| DATASET RECORDS |
○ ○ ○
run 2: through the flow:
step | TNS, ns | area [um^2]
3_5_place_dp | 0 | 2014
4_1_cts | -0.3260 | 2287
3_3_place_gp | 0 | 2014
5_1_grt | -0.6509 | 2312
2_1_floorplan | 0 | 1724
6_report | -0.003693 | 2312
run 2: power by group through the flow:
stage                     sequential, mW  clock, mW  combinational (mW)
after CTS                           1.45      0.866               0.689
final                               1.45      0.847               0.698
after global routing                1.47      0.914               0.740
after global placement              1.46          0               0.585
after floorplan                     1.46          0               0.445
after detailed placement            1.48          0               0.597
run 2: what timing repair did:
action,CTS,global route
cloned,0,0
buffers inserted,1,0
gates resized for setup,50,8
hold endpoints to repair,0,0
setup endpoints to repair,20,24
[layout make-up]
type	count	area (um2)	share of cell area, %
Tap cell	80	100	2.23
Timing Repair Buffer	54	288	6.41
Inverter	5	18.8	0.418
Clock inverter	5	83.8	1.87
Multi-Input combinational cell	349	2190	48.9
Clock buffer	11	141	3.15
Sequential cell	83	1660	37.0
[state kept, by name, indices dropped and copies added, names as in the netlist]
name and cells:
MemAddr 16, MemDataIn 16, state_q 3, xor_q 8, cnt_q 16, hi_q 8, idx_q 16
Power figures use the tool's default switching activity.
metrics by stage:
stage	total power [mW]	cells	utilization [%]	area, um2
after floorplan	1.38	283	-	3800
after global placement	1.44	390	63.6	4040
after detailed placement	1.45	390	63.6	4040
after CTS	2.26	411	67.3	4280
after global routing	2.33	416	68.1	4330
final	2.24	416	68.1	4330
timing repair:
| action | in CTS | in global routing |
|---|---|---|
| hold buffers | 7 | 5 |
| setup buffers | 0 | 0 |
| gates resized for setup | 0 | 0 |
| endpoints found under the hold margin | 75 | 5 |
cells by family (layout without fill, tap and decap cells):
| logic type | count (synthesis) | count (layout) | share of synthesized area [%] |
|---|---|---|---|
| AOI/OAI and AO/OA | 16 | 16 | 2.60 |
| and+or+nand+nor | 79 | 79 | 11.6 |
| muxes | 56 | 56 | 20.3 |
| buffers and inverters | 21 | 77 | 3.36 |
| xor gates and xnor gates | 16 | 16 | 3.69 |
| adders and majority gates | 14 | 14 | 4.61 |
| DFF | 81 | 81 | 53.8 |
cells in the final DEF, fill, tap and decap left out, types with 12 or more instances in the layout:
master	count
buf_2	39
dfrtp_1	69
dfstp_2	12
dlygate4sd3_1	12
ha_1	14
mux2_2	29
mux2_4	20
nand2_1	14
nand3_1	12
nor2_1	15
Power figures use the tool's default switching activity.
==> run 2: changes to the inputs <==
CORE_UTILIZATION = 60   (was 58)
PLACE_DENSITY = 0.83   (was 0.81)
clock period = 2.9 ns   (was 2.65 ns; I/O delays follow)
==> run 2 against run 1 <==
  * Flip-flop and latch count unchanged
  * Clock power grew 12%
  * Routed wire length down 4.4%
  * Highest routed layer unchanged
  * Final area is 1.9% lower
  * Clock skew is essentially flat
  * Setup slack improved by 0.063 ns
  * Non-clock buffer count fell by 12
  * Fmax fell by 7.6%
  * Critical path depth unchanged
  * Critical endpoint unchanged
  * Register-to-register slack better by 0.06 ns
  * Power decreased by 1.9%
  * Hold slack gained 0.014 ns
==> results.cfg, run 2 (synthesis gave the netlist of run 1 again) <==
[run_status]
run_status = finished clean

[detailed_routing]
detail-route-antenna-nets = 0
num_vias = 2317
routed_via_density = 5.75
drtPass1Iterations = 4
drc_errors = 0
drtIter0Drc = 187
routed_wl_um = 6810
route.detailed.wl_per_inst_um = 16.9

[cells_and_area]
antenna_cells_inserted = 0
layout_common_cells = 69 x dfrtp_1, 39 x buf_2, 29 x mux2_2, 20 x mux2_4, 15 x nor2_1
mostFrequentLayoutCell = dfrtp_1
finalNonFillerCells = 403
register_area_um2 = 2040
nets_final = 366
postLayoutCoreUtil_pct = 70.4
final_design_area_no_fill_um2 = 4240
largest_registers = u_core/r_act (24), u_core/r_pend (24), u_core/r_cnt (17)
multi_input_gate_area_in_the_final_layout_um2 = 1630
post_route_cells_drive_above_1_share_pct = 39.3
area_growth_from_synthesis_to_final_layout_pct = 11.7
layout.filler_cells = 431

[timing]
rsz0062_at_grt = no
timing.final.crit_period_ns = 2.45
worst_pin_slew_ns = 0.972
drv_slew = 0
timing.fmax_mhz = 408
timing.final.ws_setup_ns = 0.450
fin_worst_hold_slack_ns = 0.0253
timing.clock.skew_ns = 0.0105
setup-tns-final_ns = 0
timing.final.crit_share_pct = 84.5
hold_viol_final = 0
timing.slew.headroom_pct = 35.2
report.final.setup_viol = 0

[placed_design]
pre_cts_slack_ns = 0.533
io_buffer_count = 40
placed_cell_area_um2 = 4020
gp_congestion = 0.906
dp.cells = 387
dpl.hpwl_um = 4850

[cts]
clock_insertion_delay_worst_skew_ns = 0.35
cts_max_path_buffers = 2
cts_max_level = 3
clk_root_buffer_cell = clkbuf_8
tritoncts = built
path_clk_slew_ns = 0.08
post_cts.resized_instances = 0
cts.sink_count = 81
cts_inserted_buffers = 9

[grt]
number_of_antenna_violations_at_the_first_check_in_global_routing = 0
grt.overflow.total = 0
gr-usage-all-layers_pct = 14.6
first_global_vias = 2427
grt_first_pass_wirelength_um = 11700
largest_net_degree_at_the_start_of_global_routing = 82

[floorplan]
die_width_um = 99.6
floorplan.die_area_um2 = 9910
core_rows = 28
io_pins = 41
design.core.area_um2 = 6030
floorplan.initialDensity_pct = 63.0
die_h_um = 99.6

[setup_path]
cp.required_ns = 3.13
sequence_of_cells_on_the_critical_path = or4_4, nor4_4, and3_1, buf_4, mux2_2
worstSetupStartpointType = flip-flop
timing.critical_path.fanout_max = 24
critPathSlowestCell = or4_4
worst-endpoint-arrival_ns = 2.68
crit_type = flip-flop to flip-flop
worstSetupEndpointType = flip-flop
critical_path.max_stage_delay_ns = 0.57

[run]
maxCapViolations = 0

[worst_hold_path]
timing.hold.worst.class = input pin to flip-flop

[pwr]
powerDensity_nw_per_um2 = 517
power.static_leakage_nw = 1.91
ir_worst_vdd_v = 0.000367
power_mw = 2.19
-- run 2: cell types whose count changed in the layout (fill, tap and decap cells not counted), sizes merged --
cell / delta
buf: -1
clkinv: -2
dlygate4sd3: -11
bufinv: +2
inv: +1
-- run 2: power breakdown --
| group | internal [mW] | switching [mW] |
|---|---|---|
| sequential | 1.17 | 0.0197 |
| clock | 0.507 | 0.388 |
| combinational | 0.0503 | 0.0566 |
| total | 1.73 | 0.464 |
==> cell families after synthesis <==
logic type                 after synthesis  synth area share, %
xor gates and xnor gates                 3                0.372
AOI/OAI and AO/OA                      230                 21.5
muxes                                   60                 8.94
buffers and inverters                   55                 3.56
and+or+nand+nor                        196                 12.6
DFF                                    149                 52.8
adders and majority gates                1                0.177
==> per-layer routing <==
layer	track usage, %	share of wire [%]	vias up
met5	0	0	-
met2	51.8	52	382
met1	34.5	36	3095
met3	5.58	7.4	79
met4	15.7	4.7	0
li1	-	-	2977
## config.mk

```make
export PLATFORM = sky130hd
export DESIGN_NAME = snowbro2_pcm_rom
export DESIGN_NICKNAME = d
export VERILOG_FILES = /design/src/rtl/snowbro2_pcm_pkg.sv /design/src/rtl/snowbro2_pcm_line.sv /design/src/rtl/snowbro2_pcm_rom.sv
export SDC_FILE = /design/constraint.sdc
export NUM_CORES = 1
export LEC_CHECK = 0
export BUFFER_PORTS_ARGS = -buffer_cell sky130_fd_sc_hd__buf_2
export CAP_MARGIN = 10
export CORE_ASPECT_RATIO = 1.5
export CORE_MARGIN = 3
export CORE_UTILIZATION = 53
export CTS_CLUSTER_DIAMETER = 100
export DETAILED_ROUTE_END_ITERATION = 8
export PLACE_DENSITY_LB_ADDON = 0.15
export SLEW_MARGIN = 20
export SYNTH_ARGS = -nofsm -noshare
export SYNTH_HDL_FRONTEND = slang
export SYNTH_HIERARCHICAL = 1
export SYNTH_SLANG_ARGS = --single-unit
```

## constraint.sdc

```tcl
create_clock -name CLK96 -period 2.4 [get_ports CLK96]
set_input_delay 0.48 -clock CLK96 [delete_from_list [all_inputs] [get_ports CLK96]]
set_output_delay 0.48 -clock CLK96 [all_outputs]
set_load 0.1 [all_outputs]
```
--- src/rtl/mmio_decoder.sv ---
// MMIO decoder: routes processor bus accesses to a synchronous RAM, registered
// output ports and a synchronised input port, and records unmapped writes.
module mmio_decoder #(
  parameter int DATA_W    = 9,
  parameter int ADDR_W    = 9,
  parameter int RAM_AW    = 7,
  parameter int NUM_OUT   = 2,
  parameter int ERR_CNT_W = 8
) (
  input  logic                        clk,
  input  logic                        rst,
  input  logic [ADDR_W-1:0]           addr,
  input  logic [DATA_W-1:0]           dout,
  input  logic                        w,
  output logic [DATA_W-1:0]           din,
  output logic [RAM_AW-1:0]           ram_addr,
  output logic [DATA_W-1:0]           ram_data,
  output logic                        ram_wren,
  input  logic [DATA_W-1:0]           ram_q,
  output logic [NUM_OUT*DATA_W-1:0]   out_ports,
  output logic [NUM_OUT-1:0]          out_strobe,
  input  logic [DATA_W-1:0]           in_port,
  output logic                        bus_err,
  output logic [ADDR_W-1:0]           err_addr,
  output logic [ERR_CNT_W-1:0]        err_cnt
);

  localparam int IW = (NUM_OUT > 1) ? $clog2(NUM_OUT) : 1;
  localparam logic [IW:0] NUM_OUT_L = NUM_OUT[IW:0];

  typedef enum logic [1:0] {
    RGN_RAM  = 2'b00,
    RGN_OUT  = 2'b01,
    RGN_IN   = 2'b10,
    RGN_NONE = 2'b11
  } region_e;

  region_e             region_s;
  logic [RAM_AW-1:0]   offset_s;
  logic [IW-1:0]       index_s;
  logic                hi_zero_s;
  logic                idx_ok_s;
  logic                mapped_s;
  logic                out_wr_s;
  logic                err_wr_s;
  logic [DATA_W-1:0]   rd_port_s;
  logic [DATA_W-1:0]   din_s;

  region_e             sel_region_r;
  logic [IW-1:0]       sel_index_r;
  logic                sel_unmap_r;
  logic [DATA_W-1:0]   port_r [NUM_OUT];
  logic [NUM_OUT-1:0]  out_strobe_r;
  logic [DATA_W-1:0]   in_sync1_r;
  logic [DATA_W-1:0]   in_sync2_r;
  logic                bus_err_r;
  logic [ADDR_W-1:0]   err_addr_r;
  logic [ERR_CNT_W-1:0] err_cnt_r;

  // Address decode: region field, port index and mapped qualification.
  always_comb begin
    offset_s  = addr[RAM_AW-1:0];
    region_s  = region_e'(addr[RAM_AW+1:RAM_AW]);
    index_s   = addr[IW-1:0];
    hi_zero_s = ((addr >> (RAM_AW + 2)) == {ADDR_W{1'b0}});
    idx_ok_s  = ({1'b0, index_s} < NUM_OUT_L) &&
                ((offset_s >> IW) == {RAM_AW{1'b0}});
    case (region_s)
      RGN_RAM: mapped_s = hi_zero_s;
      RGN_OUT: mapped_s = hi_zero_s && idx_ok_s;
      RGN_IN:  mapped_s = hi_zero_s && (offset_s == {RAM_AW{1'b0}});
      default: mapped_s = 1'b0;
    endcase
    out_wr_s = w && mapped_s && (region_s == RGN_OUT);
    err_wr_s = w && !mapped_s;
  end

  assign ram_addr = offset_s;
  assign ram_data = dout;
  assign ram_wren = w && mapped_s && (region_s == RGN_RAM);

  // Read select is captured every cycle so din lines up with the RAM latency.
  always_ff @(posedge clk) begin
    if (rst) begin
      sel_region_r <= RGN_RAM;
      sel_index_r  <= {IW{1'b0}};
      sel_unmap_r  <= 1'b0;
    end else begin
      sel_region_r <= region_s;
      sel_index_r  <= index_s;
      sel_unmap_r  <= !mapped_s;
    end
  end

  // Output port registers and their one-cycle update strobes.
  always_ff @(posedge clk) begin
    if (rst) begin
      for (int k = 0; k < NUM_OUT; k++) begin
        port_r[k] <= {DATA_W{1'b0}};
      end
      out_strobe_r <= {NUM_OUT{1'b0}};
    end else begin
      out_strobe_r <= {NUM_OUT{1'b0}};
      for (int k = 0; k < NUM_OUT; k++) begin
        if (out_wr_s && (index_s == IW'(k))) begin
          port_r[k]       <= dout;
          out_strobe_r[k] <= 1'b1;
        end
      end
    end
  end

  // Two-flop synchroniser for the asynchronous switch input.
  always_ff @(posedge clk) begin
    if (rst) begin
      in_sync1_r <= {DATA_W{1'b0}};
      in_sync2_r <= {DATA_W{1'b0}};
    end else begin
      in_sync1_r <= in_port;
      in_sync2_r <= in_sync1_r;
    end
  end

  // Sticky error flag, first-offender address and saturating counter.
  always_ff @(posedge clk) begin
    if (rst) begin
      bus_err_r  <= 1'b0;
      err_addr_r <= {ADDR_W{1'b0}};
      err_cnt_r  <= {ERR_CNT_W{1'b0}};
    end else if (err_wr_s) begin
      if (err_cnt_r != {ERR_CNT_W{1'b1}}) begin
        err_cnt_r <= err_cnt_r + ERR_CNT_W'(1);
      end
      if (!bus_err_r) begin
        bus_err_r  <= 1'b1;
        err_addr_r <= addr;
      end
    end
  end

  // Read-data mux driven by last cycle's select; RAM data arrives this cycle.
  always_comb begin
    rd_port_s = {DATA_W{1'b0}};
    for (int k = 0; k < NUM_OUT; k++) begin
      rd_port_s = (sel_index_r == IW'(k)) ? port_r[k] : rd_port_s;
    end
    if (sel_unmap_r) begin
      din_s = {DATA_W{1'b0}};
    end else begin
      case (sel_region_r)
        RGN_RAM: din_s = ram_q;
        RGN_OUT: din_s = rd_port_s;
        RGN_IN:  din_s = in_sync2_r;
        default: din_s = {DATA_W{1'b0}};
      endcase
    end
  end

  // Flatten the port array onto the output bus.
  always_comb begin
    out_ports = {(NUM_OUT*DATA_W){1'b0}};
    for (int k = 0; k < NUM_OUT; k++) begin
      out_ports[k*DATA_W +: DATA_W] = port_r[k];
    end
  end

  assign din        = din_s;
  assign out_strobe = out_strobe_r;
  assign bus_err    = bus_err_r;
  assign err_addr   = err_addr_r;
  assign err_cnt    = err_cnt_r;

  mmio_decoder_chk #(
    .ADDR_W (ADDR_W),
    .RAM_AW (RAM_AW)
  ) u_chk (
    .clk      (clk),
    .w        (w),
    .ram_wren (ram_wren),
    .addr     (addr)
  );

endmodule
○ ○ ○
| TRY IT |
Extract the lines of the preceding material that run from the line with "cts_max_path_buffers = 2" through the line with "ir_worst_vdd_v = 0.000367", inclusive, reproducing them exactly and adding nothing.

| RESPONSE AREA |
cts_max_path_buffers = 2
cts_max_level = 3
clk_root_buffer_cell = clkbuf_8
tritoncts = built
path_clk_slew_ns = 0.08
post_cts.resized_instances = 0
cts.sink_count = 81
cts_inserted_buffers = 9

[grt]
number_of_antenna_violations_at_the_first_check_in_global_routing = 0
grt.overflow.total = 0
gr-usage-all-layers_pct = 14.6
first_global_vias = 2427
grt_first_pass_wirelength_um = 11700
largest_net_degree_at_the_start_of_global_routing = 82

[floorplan]
die_width_um = 99.6
floorplan.die_area_um2 = 9910
core_rows = 28
io_pins = 41
design.core.area_um2 = 6030
floorplan.initialDensity_pct = 63.0
die_h_um = 99.6

[setup_path]
cp.required_ns = 3.13
sequence_of_cells_on_the_critical_path = or4_4, nor4_4, and3_1, buf_4, mux2_2
worstSetupStartpointType = flip-flop
timing.critical_path.fanout_max = 24
critPathSlowestCell = or4_4
worst-endpoint-arrival_ns = 2.68
crit_type = flip-flop to flip-flop
worstSetupEndpointType = flip-flop
critical_path.max_stage_delay_ns = 0.57

[run]
maxCapViolations = 0

[worst_hold_path]
timing.hold.worst.class = input pin to flip-flop

[pwr]
powerDensity_nw_per_um2 = 517
power.static_leakage_nw = 1.91
ir_worst_vdd_v = 0.000367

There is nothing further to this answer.